## Work item
All lines ahead of the one containing "p_wide_count_r9: assert property" are to be left out; that line and each one after it, through the end of the records below, are to be duplicated exactly.

____

### src/rtl/casc_counter.sv
module casc_counter #(
  parameter int STAGES    = 2,
  parameter int STAGE_W   = 4,
  parameter bit ASYNC_CLR = 1'b1
) (
  input  logic                       clk,
  input  logic                       clrN,
  input  logic                       loadN,
  input  logic                       enP,
  input  logic                       enT,
  input  logic [STAGES*STAGE_W-1:0]  dIn,
  output logic [STAGES*STAGE_W-1:0]  q,
  output logic                       carryOut
);
  localparam int TOTAL_W = STAGES * STAGE_W;

  logic [STAGES:0] chainEn;

  assign chainEn[0] = enT;

  generate
    for (genvar i = 0; i < STAGES; i++) begin : g_stage
      cnt_stage #(.W(STAGE_W), .ASYNC_CLR(ASYNC_CLR)) u_stage (
        .clk   (clk),
        .clrN  (clrN),
        .loadN (loadN),
        .enP   (enP),
        .enT   (chainEn[i]),
        .dIn   (dIn[i*STAGE_W +: STAGE_W]),
        .q     (q[i*STAGE_W +: STAGE_W]),
        .carry (chainEn[i+1])
      );
    end
  endgenerate

  assign carryOut = chainEn[STAGES];

  // the chain increments as one wide counter
  p_wide_count_r9: assert property (@(posedge clk) disable iff (!clrN)
    (loadN && enP && enT) |=> q == TOTAL_W'($past(q) + TOTAL_W'(1)))
    else $error("p_wide_count_r9");

  // the chain's terminal count implies the full count is all ones
  p_chain_carry_r8: assert property (@(posedge clk) disable iff (!clrN)
    carryOut |-> (q == '1))
    else $error("p_chain_carry_r8");
endmodule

____

## Output of the task
  p_wide_count_r9: assert property (@(posedge clk) disable iff (!clrN)
    (loadN && enP && enT) |=> q == TOTAL_W'($past(q) + TOTAL_W'(1)))
    else $error("p_wide_count_r9");

  // the chain's terminal count implies the full count is all ones
  p_chain_carry_r8: assert property (@(posedge clk) disable iff (!clrN)
    carryOut |-> (q == '1))
    else $error("p_chain_carry_r8");
endmodule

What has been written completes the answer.